Antibody-based therapies, termed biologics, are highly effective in treating immune disorders. Many patients, however, lose response to treatment due to the development of their own antibodies against the therapy. One method to prevent this problem is the co-administration of a second therapy to depress the immune system, an immunomodulator (IM). The optimal dose of IMs when used with biologics remains unknown. The proposed study will look at the dose of IM and its impact on antibody formation against the biologic as well as the resultant efficacy of that therapy. The results of our study will allow us to better utilize biologic therapy to keep patients in durable, long-term remission.

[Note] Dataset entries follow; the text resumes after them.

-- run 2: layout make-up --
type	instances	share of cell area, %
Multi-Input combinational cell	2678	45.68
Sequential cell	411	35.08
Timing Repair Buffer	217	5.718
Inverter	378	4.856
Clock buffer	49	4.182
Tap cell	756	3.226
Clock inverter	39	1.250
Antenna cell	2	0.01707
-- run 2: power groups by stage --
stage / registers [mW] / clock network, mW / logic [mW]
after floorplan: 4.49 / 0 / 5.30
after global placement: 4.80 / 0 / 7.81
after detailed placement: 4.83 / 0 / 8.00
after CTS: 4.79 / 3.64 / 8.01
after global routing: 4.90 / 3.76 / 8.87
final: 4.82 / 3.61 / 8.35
--- src/dcd_pkg.sv ---
package dcd_pkg;

	localparam int dflt_xlen = 32; // data path width the records are built for
	localparam int msg_w = 3 * dflt_xlen + 4; // lsu message is the widest member

	typedef enum logic [1:0] {
		unit_alu = 2'd0,
		unit_lsu = 2'd1,
		unit_mul = 2'd2
	} unit_e;

	typedef enum logic [3:0] {
		alu_add  = 4'd0,
		alu_sub  = 4'd1,
		alu_and  = 4'd2,
		alu_or   = 4'd3,
		alu_xor  = 4'd4,
		alu_slt  = 4'd5,
		alu_sltu = 4'd6,
		alu_sll  = 4'd7,
		alu_srl  = 4'd8,
		alu_sra  = 4'd9
	} alu_op_e;

	typedef struct packed {
		logic [dflt_xlen-1:0] pc;
		logic [31:0] inst;
	} fetch_t;

	typedef struct packed {
		logic [dflt_xlen-1:0] pc;
		logic [4:0] rs1;
		logic rs1_need;
		logic [4:0] rs2;
		logic rs2_need;
		logic [4:0] rd;
		logic rd_wr;
		logic [dflt_xlen-1:0] imm;
		unit_e unit;
		alu_op_e alu_op;
		logic use_imm; // op2 from imm instead of rs2
		logic ls_sel; // 0 load, 1 store
		logic [2:0] ls_type; // funct3 of the access
		logic mul_high; // upper half of the product
		logic mul_uns; // zero-extend both operands
		logic illegal;
		logic [31:0] inst;
	} dcd_t;

	typedef struct packed {
		logic [msg_w-2*dflt_xlen-6:0] pad;
		alu_op_e op;
		logic [dflt_xlen-1:0] op1;
		logic [dflt_xlen-1:0] op2; // raw instruction when illegal
		logic illegal;
	} alu_msg_t;

	typedef struct packed {
		logic sel;
		logic [2:0] ls_type;
		logic [dflt_xlen-1:0] base;
		logic [dflt_xlen-1:0] ofs;
		logic [dflt_xlen-1:0] wdata;
	} lsu_msg_t;

	typedef struct packed {
		logic [msg_w-2*dflt_xlen-4:0] pad;
		logic [dflt_xlen:0] op_a;
		logic [dflt_xlen:0] op_b;
		logic res_sel; // 1 selects the high word
	} mul_msg_t;

	// one stored word, read according to the unit field
	typedef union packed {
		alu_msg_t alu;
		lsu_msg_t lsu;
		mul_msg_t mul;
	} dsp_msg_u;

	typedef struct packed {
		unit_e unit;
		logic [4:0] rd;
		logic rd_wr;
		logic [dflt_xlen-1:0] pc;
		dsp_msg_u msg;
	} dsp_t;

	typedef struct packed {
		logic [dflt_xlen-1:0] pc;
		logic [4:0] rd;
		alu_msg_t msg;
	} alu_req_t;

	typedef struct packed {
		logic [4:0] rd;
		lsu_msg_t msg;
	} lsu_req_t;

	typedef struct packed {
		logic [4:0] rd;
		mul_msg_t msg;
	} mul_req_t;

endpackage

--- src/dcd_dsptc_top.sv ---
`timescale 1ns/1ps

module dcd_dsptc_top #(
	parameter int xlen = 32
) (
	input  logic clk,
	input  logic rst_n,
	input  logic flush,
	input  dcd_pkg::fetch_t fetch,
	input  logic fetch_valid,
	output logic fetch_ready,
	input  logic wb_en,
	input  logic [4:0] wb_addr,
	input  logic [xlen-1:0] wb_data,
	output dcd_pkg::alu_req_t alu_req,
	output logic alu_valid,
	input  logic alu_ready,
	output dcd_pkg::lsu_req_t lsu_req,
	output logic lsu_valid,
	input  logic lsu_ready,
	output dcd_pkg::mul_req_t mul_req,
	output logic mul_valid,
	input  logic mul_ready
);
	import dcd_pkg::*;

	dcd_t dcd;
	logic dcd_valid;
	logic dcd_ready;
	dsp_t dsp;
	logic dsp_valid;
	logic dsp_ready;
	logic [4:0] rs1_addr;
	logic [4:0] rs2_addr;
	logic [xlen-1:0] rs1_data;
	logic [xlen-1:0] rs2_data;

	inst_decoder u_decoder (
		.clk(clk),
		.rst_n(rst_n),
		.flush(flush),
		.fetch(fetch),
		.fetch_valid(fetch_valid),
		.fetch_ready(fetch_ready),
		.dcd(dcd),
		.dcd_valid(dcd_valid),
		.dcd_ready(dcd_ready)
	);

	reg_file #(
		.xlen(xlen)
	) u_reg_file (
		.clk(clk),
		.rst_n(rst_n),
		.rd_addr0(rs1_addr),
		.rd_data0(rs1_data),
		.rd_addr1(rs2_addr),
		.rd_data1(rs2_data),
		.wr_en(wb_en),
		.wr_addr(wb_addr),
		.wr_data(wb_data)
	);

	reg_read_stage #(
		.xlen(xlen)
	) u_reg_read (
		.clk(clk),
		.rst_n(rst_n),
		.flush(flush),
		.dcd(dcd),
		.dcd_valid(dcd_valid),
		.dcd_ready(dcd_ready),
		.rs1_addr(rs1_addr),
		.rs2_addr(rs2_addr),
		.rs1_data(rs1_data),
		.rs2_data(rs2_data),
		.dsp(dsp),
		.dsp_valid(dsp_valid),
		.dsp_ready(dsp_ready)
	);

	dispatcher u_dispatcher (
		.clk(clk),
		.rst_n(rst_n),
		.flush(flush),
		.dsp(dsp),
		.dsp_valid(dsp_valid),
		.dsp_ready(dsp_ready),
		.alu_req(alu_req),
		.alu_valid(alu_valid),
		.alu_ready(alu_ready),
		.lsu_req(lsu_req),
		.lsu_valid(lsu_valid),
		.lsu_ready(lsu_ready),
		.mul_req(mul_req),
		.mul_valid(mul_valid),
		.mul_ready(mul_ready)
	);

endmodule

--- src/dispatcher.sv ---
`timescale 1ns/1ps

module dispatcher (
	input  logic clk,
	input  logic rst_n,
	input  logic flush,
	input  dcd_pkg::dsp_t dsp,
	input  logic dsp_valid,
	output logic dsp_ready,
	output dcd_pkg::alu_req_t alu_req,
	output logic alu_valid,
	input  logic alu_ready,
	output dcd_pkg::lsu_req_t lsu_req,
	output logic lsu_valid,
	input  logic lsu_ready,
	output dcd_pkg::mul_req_t mul_req,
	output logic mul_valid,
	input  logic mul_ready
);
	import dcd_pkg::*;

	dsp_t held;
	logic held_valid;
	logic sel_ready;
	logic [4:0] rd_out;

	// ready of the unit the held item targets
	always_comb begin
		case (held.unit)
			unit_lsu: sel_ready = lsu_ready;
			unit_mul: sel_ready = mul_ready;
			default: sel_ready = alu_ready;
		endcase
	end

	assign dsp_ready = !held_valid || sel_ready;
	assign rd_out = held.rd_wr ? held.rd : 5'd0; // x0 when nothing is written back

	assign alu_valid = held_valid && held.unit == unit_alu;
	assign lsu_valid = held_valid && held.unit == unit_lsu;
	assign mul_valid = held_valid && held.unit == unit_mul;

	assign alu_req = '{pc: held.pc, rd: rd_out, msg: held.msg.alu};
	assign lsu_req = '{rd: rd_out, msg: held.msg.lsu};
	assign mul_req = '{rd: rd_out, msg: held.msg.mul};

	always_ff @(posedge clk or negedge rst_n) begin
		if (!rst_n)
			held_valid <= 1'b0;
		else if (flush)
			held_valid <= 1'b0;
		else if (dsp_valid && dsp_ready)
			held_valid <= 1'b1;
		else if (sel_ready)
			held_valid <= 1'b0;
	end

	always_ff @(posedge clk) begin
		if (dsp_valid && dsp_ready)
			held <= dsp;
	end

endmodule

--- src/inst_decoder.sv ---
`timescale 1ns/1ps

module inst_decoder (
	input  logic clk,
	input  logic rst_n,
	input  logic flush,
	input  dcd_pkg::fetch_t fetch,
	input  logic fetch_valid,
	output logic fetch_ready,
	output dcd_pkg::dcd_t dcd,
	output logic dcd_valid,
	input  logic dcd_ready
);
	import dcd_pkg::*;

	logic [6:0] opcode;
	logic [2:0] funct3;
	logic [6:0] funct7;
	logic [31:0] imm_i;
	logic [31:0] imm_s;
	dcd_t nxt;

	function automatic alu_op_e alu_op_of(input logic [2:0] f3, input logic alt);
		case (f3)
			3'b000: alu_op_of = alt ? alu_sub : alu_add;
			3'b001: alu_op_of = alu_sll;
			3'b010: alu_op_of = alu_slt;
			3'b011: alu_op_of = alu_sltu;
			3'b100: alu_op_of = alu_xor;
			3'b101: alu_op_of = alt ? alu_sra : alu_srl;
			3'b110: alu_op_of = alu_or;
			default: alu_op_of = alu_and;
		endcase
	endfunction

	assign opcode = fetch.inst[6:0];
	assign funct3 = fetch.inst[14:12];
	assign funct7 = fetch.inst[31:25];
	assign imm_i = {{20{fetch.inst[31]}}, fetch.inst[31:20]};
	assign imm_s = {{20{fetch.inst[31]}}, fetch.inst[31:25], fetch.inst[11:7]};

	always_comb begin
		nxt = '0;
		nxt.pc = fetch.pc;
		nxt.inst = fetch.inst;
		nxt.rs1 = fetch.inst[19:15];
		nxt.rs2 = fetch.inst[24:20];
		nxt.rd = fetch.inst[11:7];
		nxt.unit = unit_alu;
		nxt.alu_op = alu_add;
		nxt.ls_type = funct3;
		nxt.illegal = 1'b1; // cleared by each supported encoding
		case (opcode)
			7'b0110011: begin // register ops and mul
				nxt.rs1_need = 1'b1;
				nxt.rs2_need = 1'b1;
				nxt.rd_wr = 1'b1;
				if (funct7 == 7'b0000001) begin
					nxt.unit = unit_mul;
					nxt.mul_high = funct3 != 3'b000;
					nxt.mul_uns = funct3 == 3'b011;
					nxt.illegal = !(funct3 inside {3'b000, 3'b001, 3'b011});
				end else begin
					nxt.alu_op = alu_op_of(funct3, funct7[5]);
					nxt.illegal = !(funct7 == 7'b0000000 ||
						(funct7 == 7'b0100000 && funct3 inside {3'b000, 3'b101}));
				end
			end
			7'b0010011: begin // immediate ops
				nxt.rs1_need = 1'b1;
				nxt.rd_wr = 1'b1;
				nxt.use_imm = 1'b1;
				if (funct3 == 3'b001 || funct3 == 3'b101) begin
					nxt.imm = {27'd0, fetch.inst[24:20]}; // shamt only
					nxt.alu_op = alu_op_of(funct3, funct7[5]);
					nxt.illegal = !(funct7 == 7'b0000000 ||
						(funct7 == 7'b0100000 && funct3 == 3'b101));
				end else begin
					nxt.imm = imm_i;
					nxt.alu_op = alu_op_of(funct3, 1'b0);
					nxt.illegal = 1'b0;
				end
			end
			7'b0110111: begin // lui adds the upper imm to x0
				nxt.rd_wr = 1'b1;
				nxt.use_imm = 1'b1;
				nxt.imm = {fetch.inst[31:12], 12'd0};
				nxt.illegal = 1'b0;
			end
			7'b0000011: begin
				nxt.unit = unit_lsu;
				nxt.rs1_need = 1'b1;
				nxt.rd_wr = 1'b1;
				nxt.imm = imm_i;
				nxt.illegal = !(funct3 inside {3'b000, 3'b001, 3'b010, 3'b100, 3'b101});
			end
			7'b0100011: begin
				nxt.unit = unit_lsu;
				nxt.ls_sel = 1'b1;
				nxt.rs1_need = 1'b1;
				nxt.rs2_need = 1'b1;
				nxt.imm = imm_s;
				nxt.illegal = !(funct3 inside {3'b000, 3'b001, 3'b010});
			end
			default: nxt.illegal = 1'b1;
		endcase
		if (nxt.illegal) begin
			// goes to the alu as a plain word
			nxt.unit = unit_alu;
			nxt.rs1_need = 1'b0;
			nxt.rs2_need = 1'b0;
			nxt.rd_wr = 1'b0;
			nxt.use_imm = 1'b0;
		end
	end

	assign fetch_ready = !dcd_valid || dcd_ready;

	always_ff @(posedge clk or negedge rst_n) begin
		if (!rst_n)
			dcd_valid <= 1'b0;
		else if (flush)
			dcd_valid <= 1'b0;
		else if (fetch_valid && fetch_ready)
			dcd_valid <= 1'b1;
		else if (dcd_ready)
			dcd_valid <= 1'b0;
	end

	always_ff @(posedge clk) begin
		if (fetch_valid && fetch_ready)
			dcd <= nxt;
	end

endmodule

--- src/reg_file.sv ---
`timescale 1ns/1ps

module reg_file #(
	parameter int xlen = 32
) (
	input  logic clk,
	input  logic rst_n,
	input  logic [4:0] rd_addr0,
	output logic [xlen-1:0] rd_data0,
	input  logic [4:0] rd_addr1,
	output logic [xlen-1:0] rd_data1,
	input  logic wr_en,
	input  logic [4:0] wr_addr,
	input  logic [xlen-1:0] wr_data
);

	logic [xlen-1:0] regs [0:31];

	// x0 is cleared at reset and never written
	always_ff @(posedge clk or negedge rst_n) begin
		if (!rst_n) begin
			for (int i = 0; i < 32; i++)
				regs[i] <= '0;
		end else if (wr_en && wr_addr != 5'd0) begin
			regs[wr_addr] <= wr_data;
		end
	end

	assign rd_data0 = regs[rd_addr0]; // no write forwarding
	assign rd_data1 = regs[rd_addr1];

endmodule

Estimated start date April 1, 2015 with analysis completion by October 1, 2015. Manuscript draft and submission by December 1, 2015. Results will be reported back to Yoda following manuscript revisions and acceptance, estimated April 1, 2016.
We expect the data analysis to result in preparation of a manuscript for publication in professional journals. Suitable journals include Gastroenterology, JAMA, or American journal of gastroenterology.
1. Hayes, M. J., Stein, A. C. and Sakuraba, A. (2014), Comparison of efficacy, pharmacokinetics, and immunogenicity between infliximab mono- versus combination therapy in ulcerative colitis. Journal of Gastroenterology and Hepatology: 2014 Jun;29(6):1177-85.